Odpoczywamy w kancelarii szkolnej między lekcjami.
"Niechże ksiądz prefekt choć raz dzisiaj pójdzie z nami na zabawę: będą śpiewy, muzyka, tańce - nalegała na mnie jedna z nauczycielek. - Będzie i bufet, gry - ja 80.000 zeszłego razu straciłam.
"Nie mam ani czasu, ani pieniędzy, ani ochoty - odparłem krótko.
"Ależ bo ksiądz prefekt taki asceta! "Zbyt pochlebny sąd pani o mnie wydaje: do ascety mi jeszcze niezmiernie daleko. Asceta a miłośnik zabaw, to dwie osoby krańcowo różne; między zaś nimi cały szereg pojęć i zapatrywań się znajduje: wśród nich i dla mnie niegodnego miejsce.
"Ja w balach tak rozmiłowana, że mi się po parę nocy śnią potem - wtrąciła inna nauczycielka. "Mnie się i śmierć śni niekiedy.
"Niech ksiądz o tym nie wspomina! rzekły obydwie z pewnym oburzeniem.
"A cóż to pomoże nie wspominać - odpowiedziałem spokojnie. - Śmierć, proszę pani, przyjdzie i to pewniej, niźli odbędzie się ta zabawa oczekiwana. Ona, nieoczekiwana!

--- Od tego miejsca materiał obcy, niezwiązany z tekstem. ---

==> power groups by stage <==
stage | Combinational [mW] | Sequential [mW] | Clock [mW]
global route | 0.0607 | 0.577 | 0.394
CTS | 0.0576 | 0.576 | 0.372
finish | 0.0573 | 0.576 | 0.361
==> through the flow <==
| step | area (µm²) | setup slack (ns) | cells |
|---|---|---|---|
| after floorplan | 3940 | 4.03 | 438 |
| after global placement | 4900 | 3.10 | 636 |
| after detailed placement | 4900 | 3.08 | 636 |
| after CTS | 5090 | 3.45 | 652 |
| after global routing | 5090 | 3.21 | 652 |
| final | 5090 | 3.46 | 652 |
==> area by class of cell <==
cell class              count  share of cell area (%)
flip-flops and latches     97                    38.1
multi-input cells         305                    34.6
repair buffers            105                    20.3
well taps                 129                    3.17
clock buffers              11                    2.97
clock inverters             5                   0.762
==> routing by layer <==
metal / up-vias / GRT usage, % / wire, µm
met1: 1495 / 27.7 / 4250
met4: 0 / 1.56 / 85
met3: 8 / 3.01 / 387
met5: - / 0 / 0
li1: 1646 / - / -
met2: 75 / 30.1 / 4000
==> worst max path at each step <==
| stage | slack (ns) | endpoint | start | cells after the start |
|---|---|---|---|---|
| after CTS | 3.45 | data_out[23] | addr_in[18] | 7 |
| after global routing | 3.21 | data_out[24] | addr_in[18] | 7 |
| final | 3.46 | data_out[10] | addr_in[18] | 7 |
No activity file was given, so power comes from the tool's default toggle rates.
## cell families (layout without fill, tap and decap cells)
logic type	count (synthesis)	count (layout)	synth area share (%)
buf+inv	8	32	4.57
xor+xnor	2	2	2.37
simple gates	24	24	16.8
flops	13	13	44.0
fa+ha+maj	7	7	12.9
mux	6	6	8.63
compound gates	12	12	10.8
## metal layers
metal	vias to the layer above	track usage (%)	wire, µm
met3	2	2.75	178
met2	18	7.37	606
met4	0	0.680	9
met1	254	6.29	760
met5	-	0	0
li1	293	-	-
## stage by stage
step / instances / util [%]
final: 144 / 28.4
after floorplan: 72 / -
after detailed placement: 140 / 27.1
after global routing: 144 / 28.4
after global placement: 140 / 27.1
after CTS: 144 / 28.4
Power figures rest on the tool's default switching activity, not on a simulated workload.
**design/flow/design.v**
```verilog
module FA1(Cout, S, A, B, Cin);
    input A, B, Cin;
    output Cout, S;
    wire S1, C1, C2;
    xor(S1, A, B);
    and(C1, A, B);
    xor(S, S1, Cin);
    and(C2, S1, Cin);
    or(Cout, C1, C2);
endmodule
module Node1(HCout, VCout, A, B, HCin, VCin);
    input A, B, HCin, VCin;
    output HCout, VCout;
    wire W1;
    assign W1 = A&B;
    FA1 fa1(HCout, VCout, W1, VCin, HCin);
endmodule
module multiplier(p, a, b);
    input [3:0] a, b;
    output [7:0] p;
    wire [3:0] sum0, sum1, sum2, sum3, sum4, sum5, sum6;
    wire [3:0] c0, c1, c2, c3, c4, c5, c6;
    Node1 node0(c0[0], sum0[0], a[0], b[0], 0, 0);
    Node1 node1(c1[0], sum1[0], a[1], b[0], c0[0], 0);
    Node1 node2(c2[0], sum2[0], a[2], b[0], c1[0], 0);
    Node1 node3(c3[0], sum3[0], a[3], b[0], c2[0], 0);
    Node1 node4(c1[1], sum1[1], a[0], b[1], 0, sum1[0]);
    Node1 node5(c2[1], sum2[1], a[1], b[1], c1[1], sum2[0]);
    Node1 node6(c3[1], sum3[1], a[2], b[1], c2[1], sum3[0]);
    Node1 node7(c4[1], sum4[1], a[3], b[1], c3[1], c3[0]);
    Node1 node8(c2[2], sum2[2], a[0], b[2], 0, sum2[1]);
    Node1 node9(c3[2], sum3[2], a[1], b[2], c2[2], sum3[1]);
    Node1 node10(c4[2], sum4[2], a[2], b[2], c3[2], sum4[1]);
    Node1 node11(c5[2], sum5[2], a[3], b[2], c4[2], c4[1]);
    Node1 node12(c3[3], sum3[3], a[0], b[3], 0, sum3[2]);
    Node1 node13(c4[3], sum4[3], a[1], b[3], c3[3], sum4[2]);
    Node1 node14(c5[3], sum5[3], a[2], b[3], c4[3], sum5[2]);
    Node1 node15(c6[3], sum6[3], a[3], b[3], c5[3], c5[2]);
    assign p[0] = sum0[0];
    assign p[1] = sum1[1];
    assign p[2] = sum2[2];
    assign p[3] = sum3[3];
    assign p[4] = sum4[3];
    assign p[5] = sum5[3];
    assign p[6] = sum6[3];
    assign p[7] = c6[3];
endmodule
module fir_filter_array (
    input signed [3:0] a,   
    output signed [3:0] b,  
    input clk,
    input rstn
);
parameter avg = 4'b0100;   
parameter c1 = avg;  
parameter c2 = avg;
parameter c3 = avg;
parameter c4 = avg;
parameter c5 = avg;
reg signed [3:0] f1;
reg signed [3:0] f2;
reg signed [3:0] f3;
reg signed [3:0] f4;
reg signed [3:0] f5;
wire signed [7:0] sum, sum1, sum2, sum3, sum4, sum5;  
wire signed [7:0] norm;  
always @(posedge clk or negedge rstn) begin
    if (!rstn) begin
        f1 <= 4'b0;
        f2 <= 4'b0;
        f3 <= 4'b0;
        f4 <= 4'b0;
        f5 <= 4'b0;
    end
    else begin
        f1 <= a;
        f2 <= f1;
        f3 <= f2;
        f4 <= f3;
        f5 <= f4;
    end
end
multiplier mul1 (.a(f1), .b(c1), .p(sum1));
multiplier mul2 (.a(f2), .b(c2), .p(sum2));
multiplier mul3 (.a(f3), .b(c3), .p(sum3));
multiplier mul4 (.a(f4), .b(c4), .p(sum4));
multiplier mul5 (.a(f5), .b(c5), .p(sum5));
assign sum = sum1 + sum2 + sum3 + sum4 + sum5;
assign norm = sum / (5 * avg);
assign b = norm[3:0];
endmodule
```
## design.v

```verilog
module alu #(
    parameter INT_W  = 3,
    parameter FRAC_W = 5,
    parameter INST_W = 3,
    parameter DATA_W = INT_W + FRAC_W
)(
    input                   i_clk,
    input                   i_rst_n,
    input                   i_valid,
    input signed [ DATA_W-1 : 0 ] i_data_a,
    input signed [ DATA_W-1 : 0 ] i_data_b,
    input  [ INST_W-1 : 0 ] i_inst,
    output                  o_valid,
    output [ DATA_W-1 : 0 ] o_data,
    output                  o_overflow
);
parameter ADD = 3'b000;
parameter SUB = 3'b001;
parameter MUL = 3'b010;
parameter OR = 3'b011;
parameter XOR = 3'b100;
parameter ReLU = 3'b101;
parameter MEAN = 3'b110;
parameter MIN = 3'b111;
reg  [ DATA_W-1:0 ] o_data_w, o_data_r;
reg                 o_valid_w, o_valid_r;
reg                 o_overflow_w, o_overflow_r;
reg signed [ DATA_W : 0 ] i_data_a_r;
reg signed [ DATA_W : 0 ] i_data_b_r;
reg [ DATA_W : 0 ] result; 
reg signed [ DATA_W : 0 ] sub_b;
reg [ 2 * DATA_W - 1 : 0] mul_tmp;
assign o_valid = o_valid_r;
assign o_data = o_data_r;
assign o_overflow = o_overflow_r;
always@(*) begin
	case(i_inst)
	    ADD:begin 
		        result = i_data_a_r + i_data_b_r;
				o_overflow_w =result[DATA_W]^result[DATA_W - 1];
			end
	    SUB:begin
				sub_b =  ~i_data_b_r + 1'b1;
				result = i_data_a_r + sub_b;
				o_overflow_w = result[DATA_W]^result[DATA_W - 1];
			end
	    MUL:begin
				mul_tmp = i_data_a_r * i_data_b_r;
				result = mul_tmp[ 2*DATA_W - 1 - INST_W : FRAC_W ];
				if(mul_tmp[ FRAC_W - 1 ])	result = result + 1'b1;
				o_overflow_w = mul_tmp[2*DATA_W - 1] ^ mul_tmp[2*DATA_W - 2] ^ mul_tmp[2*DATA_W - 3] ^ mul_tmp[2*DATA_W - 4];
			end
	    OR:begin
				result = i_data_a_r | i_data_b_r;
				o_overflow_w = 0;
			end
	    XOR:begin
				result = i_data_a_r ^ i_data_b_r;
				o_overflow_w = 0;
			end
	    ReLU:begin
			    if(~i_data_a_r[DATA_W]) result = i_data_a_r;	
				else result = 0;
				o_overflow_w = 0;
            end
	    MEAN:begin
				result = (i_data_a_r + i_data_b_r) >>> 1;
				o_overflow_w = 0;
			end
	    MIN:begin
			    if(i_data_a_r > i_data_b_r) result = i_data_b_r;
				else result = i_data_a_r;
				o_overflow_w = 0;
			end
	    default:begin 
					result = 0;
					o_overflow_w = 0;
				end
	endcase
    o_data_w = result[DATA_W - 1 : 0];
    if(i_valid)	o_valid_w = 1'b1;
	else o_valid_w = 1'b0;
end
always@(*) begin
	if(i_valid)begin
	    i_data_a_r = {i_data_a[DATA_W - 1], i_data_a};
	    i_data_b_r = {i_data_b[DATA_W - 1], i_data_b};
	end
end
always@(posedge i_clk or negedge i_rst_n) begin
    if(!i_rst_n) begin
        o_data_r <= 0;
        o_overflow_r <= 0;
        o_valid_r <= 0;
    end else begin
        o_data_r <= o_data_w;
        o_overflow_r <= o_overflow_w;
        o_valid_r <= o_valid_w;
    end
end
endmodule
```
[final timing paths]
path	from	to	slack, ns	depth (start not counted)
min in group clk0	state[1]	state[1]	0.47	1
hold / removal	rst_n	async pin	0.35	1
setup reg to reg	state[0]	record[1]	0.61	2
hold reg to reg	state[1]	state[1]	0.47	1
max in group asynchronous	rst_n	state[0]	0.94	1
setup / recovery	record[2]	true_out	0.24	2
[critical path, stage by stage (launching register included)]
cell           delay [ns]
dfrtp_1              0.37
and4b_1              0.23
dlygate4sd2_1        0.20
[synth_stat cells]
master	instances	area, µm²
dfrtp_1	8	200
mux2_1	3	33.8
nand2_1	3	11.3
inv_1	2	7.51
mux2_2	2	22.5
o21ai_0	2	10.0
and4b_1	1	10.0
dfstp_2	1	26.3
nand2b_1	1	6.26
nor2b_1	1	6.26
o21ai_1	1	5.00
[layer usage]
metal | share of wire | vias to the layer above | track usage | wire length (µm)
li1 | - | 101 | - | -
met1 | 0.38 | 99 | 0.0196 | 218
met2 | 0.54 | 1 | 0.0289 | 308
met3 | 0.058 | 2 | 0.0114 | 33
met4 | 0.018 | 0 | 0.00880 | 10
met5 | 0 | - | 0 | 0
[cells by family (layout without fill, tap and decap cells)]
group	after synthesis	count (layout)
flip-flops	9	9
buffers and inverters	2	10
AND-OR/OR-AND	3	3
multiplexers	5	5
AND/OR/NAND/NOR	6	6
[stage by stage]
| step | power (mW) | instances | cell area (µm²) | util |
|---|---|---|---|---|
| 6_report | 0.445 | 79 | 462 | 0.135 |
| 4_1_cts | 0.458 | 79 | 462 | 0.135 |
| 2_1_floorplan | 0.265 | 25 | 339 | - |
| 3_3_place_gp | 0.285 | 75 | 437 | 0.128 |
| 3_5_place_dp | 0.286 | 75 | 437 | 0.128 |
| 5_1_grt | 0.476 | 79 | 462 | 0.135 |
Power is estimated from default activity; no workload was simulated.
==> /design/flow/design.v <==
module Matrix_plus(
    input [1:0] figure, 
    input [1:8] matrix, 
    output [1:8] final_matrix 
);
wire [1:8] final_matrix2,final_matrix3;
assign final_matrix2 = (matrix[1] == 1)?
    ({matrix[2:8],1'b0} ^ 8'b00011011) :  
    {matrix[2:8],1'b0};  
assign final_matrix3 = final_matrix2^matrix;
assign final_matrix = (figure==2'b10)? final_matrix2 : final_matrix3;
endmodule
module column_mix(
    input [1:128] messagein,
    output [1:128] messageout                   
);
wire [1:8] message_matrix [0:3][0:3];  
genvar i, j;
generate
    for (i = 0; i < 4; i = i + 1) begin : row_gen
        for (j = 0; j < 4; j = j + 1) begin : col_gen
            assign message_matrix[i][j] = messagein[8*(j*4+i)+1 : 8*(j*4+i+1)];
        end
    end
endgenerate
wire [1:8] final_matrix [0:3][0:3];
wire [1:8] plus2_matrix [0:3][0:3];
wire [1:8] plus3_matrix [0:3][0:3];
generate
    for (i = 0; i < 4; i = i + 1) begin : row_plus2_gen
        for (j = 0; j < 4; j = j + 1) begin : col_plus2_gen
            Matrix_plus plus2_inst (
                .figure(2'b10),  
                .matrix(message_matrix[i][j]),
                .final_matrix(plus2_matrix[i][j])
            );
            Matrix_plus plus3_inst (
                .figure(2'b11),  
                .matrix(message_matrix[i][j]),
                .final_matrix(plus3_matrix[i][j])
            );
        end
    end
endgenerate
generate
    for (j = 0; j<4; j=j+1) begin
        assign final_matrix[0][j] = plus2_matrix[0][j] ^ plus3_matrix[1][j] ^ message_matrix[2][j] ^ message_matrix[3][j];
        assign final_matrix[1][j] = message_matrix[0][j] ^ plus2_matrix[1][j] ^ plus3_matrix[2][j] ^ message_matrix[3][j];
        assign final_matrix[2][j] = message_matrix[0][j] ^ message_matrix[1][j] ^ plus2_matrix[2][j] ^ plus3_matrix[3][j];
        assign final_matrix[3][j] = plus3_matrix[0][j] ^ message_matrix[1][j] ^ message_matrix[2][j] ^ plus2_matrix[3][j];
    end   
endgenerate
generate
    for (i = 0; i < 4; i = i + 1) begin : out_row_gen
        for (j = 0; j < 4; j = j + 1) begin : out_col_gen
            assign messageout[8*(j*4+i)+1 : 8*(j*4+i+1)] = final_matrix[i][j];
        end
    end
endgenerate
endmodule
==> /design/flow/run.sh <==
#!/bin/bash
# OpenROAD 26Q1-2900-gdf79404cd8, Yosys 0.63+post, stock flow scripts
make -C /OpenROAD-flow-scripts/flow DESIGN_CONFIG=/design/flow/config.mk WORK_HOME=/design/flow/orfs finish
==> /design/flow/config.mk <==
export PLATFORM = sky130hd
export DESIGN_NAME = column_mix
export DESIGN_NICKNAME = column_mix
export VERILOG_FILES = /design/flow/design.v
export SDC_FILE = /design/flow/constraint.sdc
export NUM_CORES = 4
export LEC_CHECK = 1
export CORE_UTILIZATION = 40
==> /design/flow/constraint.sdc <==
current_design column_mix

set clk_period 1.8
set clk_io_pct 0.2

create_clock -name clk0 -period $clk_period

set non_clock_inputs [all_inputs -no_clocks]
set_input_delay [expr $clk_period * $clk_io_pct] -clock clk0 $non_clock_inputs
set_output_delay [expr $clk_period * $clk_io_pct] -clock clk0 [all_outputs]
==> impl_results.html <==
<!-- implementation run metrics -->
<table>
<tr><th>Metric</th><th>Value</th></tr>
<tr><th colspan="2">Route</th></tr>
<tr><td>DR pass1 iterations</td><td>4</td></tr>
<tr><td>Number of vias per cell</td><td>4.524</td></tr>
<tr><td>Average detailed-routed wire length per instance</td><td>18.07 microns</td></tr>
<tr><td>Number of antenna-violating nets in the routed design</td><td>0</td></tr>
<tr><td>Total number of vias</td><td>4,370</td></tr>
<tr><td>Detailed Route Iter0 Violations</td><td>85</td></tr>
<tr><td>Total routed wirelength</td><td>17,460 microns</td></tr>
<tr><td>Drt drc</td><td>0</td></tr>
<tr><th colspan="2">Die</th></tr>
<tr><td>X dimension of the die</td><td>115.2 microns</td></tr>
<tr><td>Number of I/O pins</td><td>256</td></tr>
<tr><td>Row count</td><td>40</td></tr>
<tr><td>Core Area</td><td>12,260 sq um</td></tr>
<tr><td>Total Die Area</td><td>13,280 sq um</td></tr>
<tr><td>Die H</td><td>115.2 microns</td></tr>
<tr><td>Starting density of the core</td><td>41.83%</td></tr>
<tr><th colspan="2">Power and ir drop</th></tr>
<tr><td>Total power</td><td>4.473 mW</td></tr>
<tr><td>Leakage power figure</td><td>5.927 nW</td></tr>
<tr><td>Cell area power density</td><td>437.1 nW/um^2</td></tr>
<tr><td>Maximum vdd drop</td><td>0.3241 mV</td></tr>
<tr><th colspan="2">Synthesis</th></tr>
<tr><td>Distinct cells, synth</td><td>7</td></tr>
<tr><td>Syn Std Cell Area</td><td>5129 sq um</td></tr>
<tr><td>Total number of yosys warnings</td><td>1</td></tr>
<tr><td>Top-area cell type share of the netlist area</td><td>59.28%</td></tr>
<tr><td>Cell types occupying the most area after synthesis</td><td>xnor3_1 59%, xor3_1 16%, xnor2_1 12%</td></tr>
<tr><td>Number of cell instances after yosys synthesis</td><td>322</td></tr>
<tr><td>Top cell types by occurrence after synthesis</td><td>135 x xnor3_1, 72 x xnor2_1, 54 x xor2_1, 35 x xor3_1, 18 x clkbuf_1</td></tr>
<tr><td>Cell taking the most area after synthesis</td><td>xnor3_1</td></tr>
<tr><td>Most repeated cell in the gate-level netlist after synthesis</td><td>xnor3_1</td></tr>
<tr><td>Register share after synthesis</td><td>0%</td></tr>
<tr><td>Chip Area, Yosys</td><td>5129 sq um</td></tr>
<tr><td>Number of instances in the synthesized netlist</td><td>322</td></tr>
<tr><td>Avg Cell Area, Syn</td><td>15.93 sq um</td></tr>
<tr><th colspan="2">Finish</th></tr>
<tr><td>Synthesis-to-finish area growth</td><td>99.54%</td></tr>
<tr><td>Fillers</td><td>651</td></tr>
<tr><td>Seq. cell area</td><td>0 sq um</td></tr>
<tr><td>Share of final-layout standard cells stronger than drive strength 1</td><td>61.18%</td></tr>
<tr><td>Number of sequential storage elements</td><td>0</td></tr>
<tr><td>Layout clock buffer count</td><td>0</td></tr>
<tr><td>Utilization after layout</td><td>83.46%</td></tr>
<tr><td>Layout Cell Area excl Fill</td><td>10,230 sq um</td></tr>
<tr><td>Post-route non-filler standard cell count</td><td>966</td></tr>
<tr><th colspan="2">Timing</th></tr>
<tr><td>Worst slew margin</td><td>80.75%</td></tr>
<tr><td>Number of hold-slack violations in the final timing report</td><td>0</td></tr>
<tr><td>Ratio of final minimum period to clock period</td><td>100.5%</td></tr>
<tr><td>Min cycle time layout</td><td>1809 ps</td></tr>
<tr><td>Finish-stage setup viols</td><td>3</td></tr>
<tr><td>PnR worst setup slack</td><td>-9.396 ps</td></tr>
<tr><td>Sum of negative setup slack</td><td>-12.83 ps</td></tr>
<tr><td>Transition time of the tightest slew-check pin</td><td>288.7 ps</td></tr>
<tr><td>Max Fclk</td><td>552.7 MHz</td></tr>
<tr><td>RSZ-0062 raised after global routing</td><td>true</td></tr>
<tr><td>Slew Viols, Final</td><td>0</td></tr>
<tr><td>Min Hold Slack</td><td>1159 ps</td></tr>
<tr><th colspan="2">Placement</th></tr>
<tr><td>Detail Placement HPWL</td><td>12,570 microns</td></tr>
<tr><td>Gpl congestion</td><td>0.8666</td></tr>
<tr><td>Cell Count Post-Placement</td><td>885</td></tr>
<tr><td>Setup slack at placement</td><td>-814.4 ps</td></tr>
<tr><td>Cell Area, Placed</td><td>9022 sq um</td></tr>
<tr><td>PortBufs</td><td>256</td></tr>
<tr><th colspan="2">Global routing</th></tr>
<tr><td>Vias in the first global route</td><td>4,648</td></tr>
<tr><td>Maximum number of pins on one net before global-route repair</td><td>7</td></tr>
<tr><td>Global-route wire length before repair</td><td>25,330 microns</td></tr>
<tr><td>Total congestion overflow</td><td>0</td></tr>
<tr><td>Total Routing Usage GR</td><td>27.30%</td></tr>
<tr><td>Initial antenna violation count</td><td>1</td></tr>
<tr><th colspan="2">Worst setup path</th></tr>
<tr><td>Worst Path Arrival</td><td>1450 ps</td></tr>
<tr><td>Type of element capturing the critical path</td><td>output pin</td></tr>
<tr><td>Critical Path RT</td><td>1440 ps</td></tr>
<tr><td>Crit Path Class</td><td>in -&gt; out</td></tr>
<tr><td>CP Launch Type</td><td>input pin</td></tr>
<tr><td>Maximum net fanout on the critical path</td><td>4</td></tr>
<tr><th colspan="2">Outcome</th></tr>
<tr><td>Result of the run</td><td>finished with violations</td></tr>
<tr><td>Violations in the final reports</td><td>negative setup slack</td></tr>
<tr><th colspan="2">Worst hold path</th></tr>
<tr><td>Min-Delay Path Depth</td><td>4</td></tr>
<tr><td>Hold Path Origin</td><td>messagein[3]</td></tr>
<tr><td>Hold-critical path endpoint</td><td>messageout[2]</td></tr>
<tr><td>Class of the tightest hold or removal check</td><td>in -&gt; out</td></tr>
<tr><th colspan="2">Job</th></tr>
<tr><td>Count of tool warnings</td><td>35</td></tr>
<tr><td>Max-cap check violation count</td><td>0</td></tr>
</table>
[logic make-up after synthesis]
family / after synthesis / share of synthesized area (%)
buffers and inverters: 22 / 1.708
xor gates and xnor gates: 300 / 98.29
[area by class of cell]
type / count / area (sq um) / share of cell area, %
Antenna cell: 2 / 5.005 / 0.04891
Multi-Input combinational cell: 300 / 6007 / 58.70
Timing Repair Buffer: 496 / 4011 / 39.20
Tap cell: 168 / 210.2 / 2.054
[worst max-delay path, cell delays in order]
cell and delay (ps):
buf_4 150, xor2_2 200, xnor3_1 330, clkdlybuf4s50_1 400
[per-layer routing]
metal / up-vias / track usage (%) / wire, microns
met5: - / 0 / 0
met3: 10 / 6.488 / 1659
met1: 2068 / 41.82 / 7031
li1: 2091 / - / -
met2: 201 / 44.22 / 8569
met4: 0 / 2.684 / 198
[cell usage in the layout (no fill, tap or decap), drive strengths merged]
cell and count:
xnor3 135, xor2 54, clkbuf 11, clkdlybuf4s50 2, xor3 35, clkdlybuf4s15 19, buf 392, dlygate4sd2 70
dlymetal6s2s 2, xnor2 76, diode 2
[what timing repair did]
item	in CTS	in global routing
buffers inserted	75	15
hold buffers	0	0
pin swaps	214	56
gates cloned	0	0
setup endpoints to repair	128	56
endpoints found under the hold margin	0	0
gates resized	960	63
[power breakdown]
part | leakage, nW | internal (mW) | switching (mW) | total, mW
sequential | 0 | 0 | 0 | 0
combinational | 5.93 | 3.16 | 1.32 | 4.47
clock | 0.0000127 | 0.000000148 | 0 | 0.000000148
total | 5.93 | 3.16 | 1.32 | 4.47
[how the worst max path moves through the flow]
| stage | endpoint | cells past startpoint | slack [ps] | from |
|---|---|---|---|---|
| after global routing | messageout[10] | 4 | -60 | messagein[11] |
| after CTS | messageout[87] | 5 | -40 | messagein[81] |
| final | messageout[10] | 4 | -9 | messagein[11] |
Power is estimated from default activity; no workload was simulated.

"Ale nie przed zabawą przecie!
"Jeden Bóg raczy wiedzieć.
"Ja się śmierci ogromnie boję - rzekła jedna.
"Ja też - dodała druga - bo któżby się jej nie lękał?
"Ja pierwszy, proszę pani, a zemną wszyscy, co..., nie zagłuszają sumienia zabawami, lecz porządkują je szczerze.
"Fanatyk! - wrzasła z oburzeniem, odwracając się ode mnie, pani jedna i druga.
A mnie na ustach zawitał uśmiech... bolesny.